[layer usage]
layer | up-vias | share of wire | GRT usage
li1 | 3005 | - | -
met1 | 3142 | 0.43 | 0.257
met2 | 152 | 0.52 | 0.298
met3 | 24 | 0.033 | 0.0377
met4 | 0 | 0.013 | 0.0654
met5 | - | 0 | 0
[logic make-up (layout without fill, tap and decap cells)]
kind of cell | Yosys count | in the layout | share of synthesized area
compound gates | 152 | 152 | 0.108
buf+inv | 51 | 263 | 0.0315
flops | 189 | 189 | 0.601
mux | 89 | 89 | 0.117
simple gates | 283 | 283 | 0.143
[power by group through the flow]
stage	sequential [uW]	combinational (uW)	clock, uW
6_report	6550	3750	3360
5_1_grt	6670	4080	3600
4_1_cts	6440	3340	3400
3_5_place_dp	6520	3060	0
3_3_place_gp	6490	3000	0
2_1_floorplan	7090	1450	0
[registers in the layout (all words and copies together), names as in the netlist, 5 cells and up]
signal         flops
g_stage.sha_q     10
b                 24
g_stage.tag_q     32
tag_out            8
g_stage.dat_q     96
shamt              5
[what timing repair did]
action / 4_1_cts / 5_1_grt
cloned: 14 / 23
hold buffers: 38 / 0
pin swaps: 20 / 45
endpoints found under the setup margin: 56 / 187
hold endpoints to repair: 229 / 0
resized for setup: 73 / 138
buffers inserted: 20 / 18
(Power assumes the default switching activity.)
**config.mk**
```make
export PLATFORM = sky130hd
export DESIGN_NAME = reg_file
export DESIGN_NICKNAME = d
export VERILOG_FILES = /design/src/rtl/reg_file_pkg.sv /design/src/rtl/reg_file_checker.sv /design/src/rtl/reg_file_write_decoder.sv /design/src/rtl/reg_file.sv
export SDC_FILE = /design/constraint.sdc
export NUM_CORES = 2
export LEC_CHECK = 0
export BUFFER_PORTS_ARGS = -buffer_cell sky130_fd_sc_hd__buf_2
export CAP_MARGIN = 20
export CELL_PAD_IN_SITES_DETAIL_PLACEMENT = 0
export CELL_PAD_IN_SITES_GLOBAL_PLACEMENT = 1
export CORE_MARGIN = 5
export CORE_UTILIZATION = 49
export DETAILED_ROUTE_END_ITERATION = 8
export PLACE_DENSITY = 0.81
export SLEW_MARGIN = 20
export SYNTH_ARGS = -nofsm -noshare
export SYNTH_HDL_FRONTEND = slang
export SYNTH_SLANG_ARGS = --single-unit
```
**constraint.sdc**
```tcl
create_clock -name clk -period 3.3 [get_ports clk]
set_clock_uncertainty 0.05 [all_clocks]
set_input_delay 0.825 -clock clk [delete_from_list [all_inputs] [get_ports clk]]
set_output_delay 0.825 -clock clk [all_outputs]
set_load 0.05 [all_outputs]
```
**src/rtl/reg_file_pkg.sv**
```systemverilog
// Shared register-file constants for the RV32I core and the register file.
package reg_file_pkg;

  localparam int XLEN       = 32;
  localparam int REG_ADDR_W = 5;
  localparam int NUM_REGS   = 32;
  localparam logic [REG_ADDR_W-1:0] ZERO_REG = 5'd0;

  typedef logic [REG_ADDR_W-1:0] reg_idx_t;
  typedef logic [XLEN-1:0]       reg_word_t;

endpackage

```
**src/rtl/reg_file_checker.sv**
```systemverilog
// Property checks on the register-file decoder and read ports.
module reg_file_checker #(
  parameter int XLEN   = 32,
  parameter int ADDR_W = 5
) (
  input logic                 clk,
  input logic                 rst,
  input logic [2**ADDR_W-1:0] wen,
  input logic [ADDR_W-1:0]    rs1_addr,
  input logic [ADDR_W-1:0]    rs2_addr,
  input logic [XLEN-1:0]      rs1_data,
  input logic [XLEN-1:0]      rs2_data
);

  a_wen_onehot0: assert property (@(posedge clk) $onehot0(wen));
  a_wen_x0:      assert property (@(posedge clk) wen[0] == 1'b0);
  a_rs1_x0:      assert property (@(posedge clk) disable iff (rst)
                                  (rs1_addr == '0) |-> (rs1_data == '0));
  a_rs2_x0:      assert property (@(posedge clk) disable iff (rst)
                                  (rs2_addr == '0) |-> (rs2_data == '0));

endmodule

```
**src/rtl/reg_file_write_decoder.sv**
```systemverilog
// One-hot write-enable decoder for the register file; x0 never receives an enable.
module write_decoder #(
  parameter int ADDR_W = 5
) (
  input  logic                 we,
  input  logic [ADDR_W-1:0]    rd_addr,
  output logic [2**ADDR_W-1:0] wen
);

  localparam int NREGS = 2**ADDR_W;

  // decode rd_addr into a single enable bit, leaving bit 0 permanently low
  always_comb begin
    wen = '0;
    for (int i = 1; i < NREGS; i++) begin
      if (we && (rd_addr == ADDR_W'(i))) begin
        wen[i] = 1'b1;
      end else begin
        wen[i] = 1'b0;
      end
    end
  end

endmodule

```
**src/rtl/reg_file.sv**
```systemverilog
// 32 x XLEN integer register file: one clocked write port, two combinational
// read ports, x0 hardwired to zero, optional write-to-read bypass.
import reg_file_pkg::*;

module reg_file #(
  parameter int XLEN   = 32,
  parameter int ADDR_W = 5,
  parameter int BYPASS = 0
) (
  input  logic              clk,
  input  logic              rst,
  input  logic              we,
  input  logic [ADDR_W-1:0] rd_addr,
  input  logic [XLEN-1:0]   rd_data,
  input  logic [ADDR_W-1:0] rs1_addr,
  input  logic [ADDR_W-1:0] rs2_addr,
  output logic [XLEN-1:0]   rs1_data,
  output logic [XLEN-1:0]   rs2_data
);

  localparam int NREGS = 2**ADDR_W;

  logic [NREGS-1:0] wen_s;
  logic [XLEN-1:0]  regs_r [NREGS];

  write_decoder #(
    .ADDR_W (ADDR_W)
  ) u_write_decoder (
    .we      (we),
    .rd_addr (rd_addr),
    .wen     (wen_s)
  );

  // storage array: reset clears every entry and takes priority over writes
  always_ff @(posedge clk) begin
    for (int i = 0; i < NREGS; i++) begin
      if (rst) begin
        regs_r[i] <= '0;
      end else if (wen_s[i]) begin
        regs_r[i] <= rd_data;
      end else begin
        regs_r[i] <= regs_r[i];
      end
    end
  end

  // read port 1; forwarding is suppressed while reset discards the write
  always_comb begin
    rs1_data = '0;
    if (rs1_addr == ADDR_W'(ZERO_REG)) begin
      rs1_data = '0;
    end else if ((BYPASS != 0) && !rst && wen_s[rs1_addr]) begin
      rs1_data = rd_data;
    end else begin
      rs1_data = regs_r[rs1_addr];
    end
  end

  // read port 2
  always_comb begin
    rs2_data = '0;
    if (rs2_addr == ADDR_W'(ZERO_REG)) begin
      rs2_data = '0;
    end else if ((BYPASS != 0) && !rst && wen_s[rs2_addr]) begin
      rs2_data = rd_data;
    end else begin
      rs2_data = regs_r[rs2_addr];
    end
  end

  reg_file_checker #(
    .XLEN   (XLEN),
    .ADDR_W (ADDR_W)
  ) u_checker (
    .clk      (clk),
    .rst      (rst),
    .wen      (wen_s),
    .rs1_addr (rs1_addr),
    .rs2_addr (rs2_addr),
    .rs1_data (rs1_data),
    .rs2_data (rs2_data)
  );

endmodule

```
==> results.rst <==
.. list-table::
   :header-rows: 1

   * - Metric
     - Value
   * - Outcome
     - finished with violations
   * - Violations in the final reports
     - setup timing
   * - Share of synthesized registers carrying an async set or reset
     - 0%
   * - CP Data Arrival Time
     - roughly 2800 ps
   * - Maximum frequency from static timing analysis
     - approximately 0.28 GHz
   * - Top metal layer carrying routed signals
     - met5
   * - Die Width
     - between 300 and 400 um
   * - Met2 wire length
     - around 86000 um
   * - Min-Delay Path Class
     - in2reg
   * - Area share of the largest cell type after synthesis
     - 55.7%
   * - Post-DP HPWL
     - 111000 um
   * - Post-Syn Nets
     - 3641
   * - Cell Rows
     - about 120
   * - Power per standard cell area
     - 487 mW/mm^2
   * - Number of hold-repair buffers added at the cts stage
     - 0
   * - Detailed-route via count
     - about 37000
   * - Iteration-0 DRC Markers
     - approximately 6400
   * - Pin slew with the least headroom to its limit
     - approximately 1100 ps
   * - Number of flops mapped to enable cells by yosys
     - 992
   * - Sequential fraction of the synthesis area
     - between 50% and 60%
   * - Setup crit start
     - rs2_addr[0]
   * - Wire length of the first global-routing pass
     - about 270000 um
   * - Dominant cells by area after synthesis
     - sky130_fd_sc_hd__edfxtp_1 56%, sky130_fd_sc_hd__mux4_2 17%, sky130_fd_sc_hd__and2_1 12%
   * - Leading area contributor after synthesis
     - sky130_fd_sc_hd__edfxtp_1
   * - Cell count after synthesis
     - between 3000 and 4000
   * - Number of antenna violations at the first check in global routing
     - 18
   * - PortBufs
     - around 110
   * - Final setup violation count
     - 64
   * - DIE AREA
     - between 0.1 and 0.15 sq mm
   * - Y dimension of the die
     - 340 um
   * - Vias per Instance
     - ~7
   * - Filler cells
     - around 7900
   * - Wire length on met3
     - between 30000 and 40000 um
   * - Vias in the first global route
     - ~37000
   * - Worst vdd ir
     - between 300 and 400 uV
   * - Core ar.
     - between 0.1 and 0.15 sq mm
   * - Post-synthesis cell area
     - 0.0535 sq mm
   * - Largest register FFs
     - approximately 1000
   * - Ys flop type
     - sky130_fd_sc_hd__edfxtp_1
   * - Length of the first detailed-routing pass in iterations
     - 6
   * - DR DRC count
     - 0
   * - Detailed-route wire length on metal 1
     - 70000 um
   * - Clock transition at the registers of the reported paths
     - around 70 ps
   * - Wire per inst
     - about 37 um
   * - Commonest cells in the synthesized netlist
     - 995 x sky130_fd_sc_hd__and2_1, 992 x sky130_fd_sc_hd__edfxtp_1, 407 x sky130_fd_sc_hd__mux4_2
   * - Finished Core Util
     - around 60%
   * - Worst Setup Slack, final
     - -321 ps
   * - Top-level I/O count
     - about 110
   * - Nature of the critical path startpoint
     - input port
   * - Capturing element of the worst setup path
     - rs2_data[2]
   * - Cts bufs inserted
     - roughly 100
   * - Total count of hold-check failures in the final report
     - 0
   * - Fraction of layout instances using a drive strength above 1
     - a little over a third
   * - Synth Warn #
     - 0
   * - Count of cell types in the netlist
     - 42
   * - Max FO, Critical Path
     - 16
   * - Pin count of the biggest net entering global routing
     - 39
   * - Number of nets with antenna violations after detailed routing
     - 0
   * - Critical Path Sink Type
     - output port
   * - Register name with the most flops
     - regs_r
   * - Worst-case setup slack after placement
     - -592 ps
   * - Fin nets
     - roughly 3900
   * - Final global-route overflow total
     - 0
   * - Required time reported for the critical path endpoint
     - about 2400 ps
   * - Routability Congestion
     - approximately 0.87
   * - Minimum clock period after layout
     - about 3600 ps
   * - Area Growth Syn to Fin
     - 22.5%
   * - Number of buffers on the longest clock path
     - 3
   * - WL final
     - a little under 200000 um
   * - Category of the critical setup timing path
     - in2out
   * - Cell Count Post-Placement
     - roughly 5100
   * - Number of pins with negative max-slew slack in the final report
     - 0
   * - Setup tns final
     - -12290 ps
   * - Count of clock tree sinks
     - between 900 and 1000
   * - Overall global routing resource usage
     - 33.4%
   * - Max-cap check violation count
     - 0
   * - LEAKAGE
     - roughly 0.023 uW
   * - Registers with the most flip-flops
     - regs_r (992)
   * - Flip-flop and latch count after synthesis
     - approximately 990
   * - Relative slew slack
     - about 28%
   * - Setup repair after global routing missed its margin
     - true
   * - Final Instance Count excl. Fillers
     - around 5400
   * - TritonCTS clock tree
     - done
   * - Average footprint of a synthesized cell
     - 14.9 sq um
   * - Initial core utilization
     - a little under 50%
   * - Ratio of final minimum period to clock period
     - 110%
   * - Most instantiated library cell after synthesis
     - sky130_fd_sc_hd__and2_1
   * - Root Buffer Master
     - sky130_fd_sc_hd__clkbuf_16
   * - H-Tree Depth
     - 3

● ● ● ●

### PROBLEM TO WORK ON
From the entries above, copy each line that holds "endpoints".

### THE COMPLETED TASK
endpoints found under the setup margin: 56 / 187
hold endpoints to repair: 229 / 0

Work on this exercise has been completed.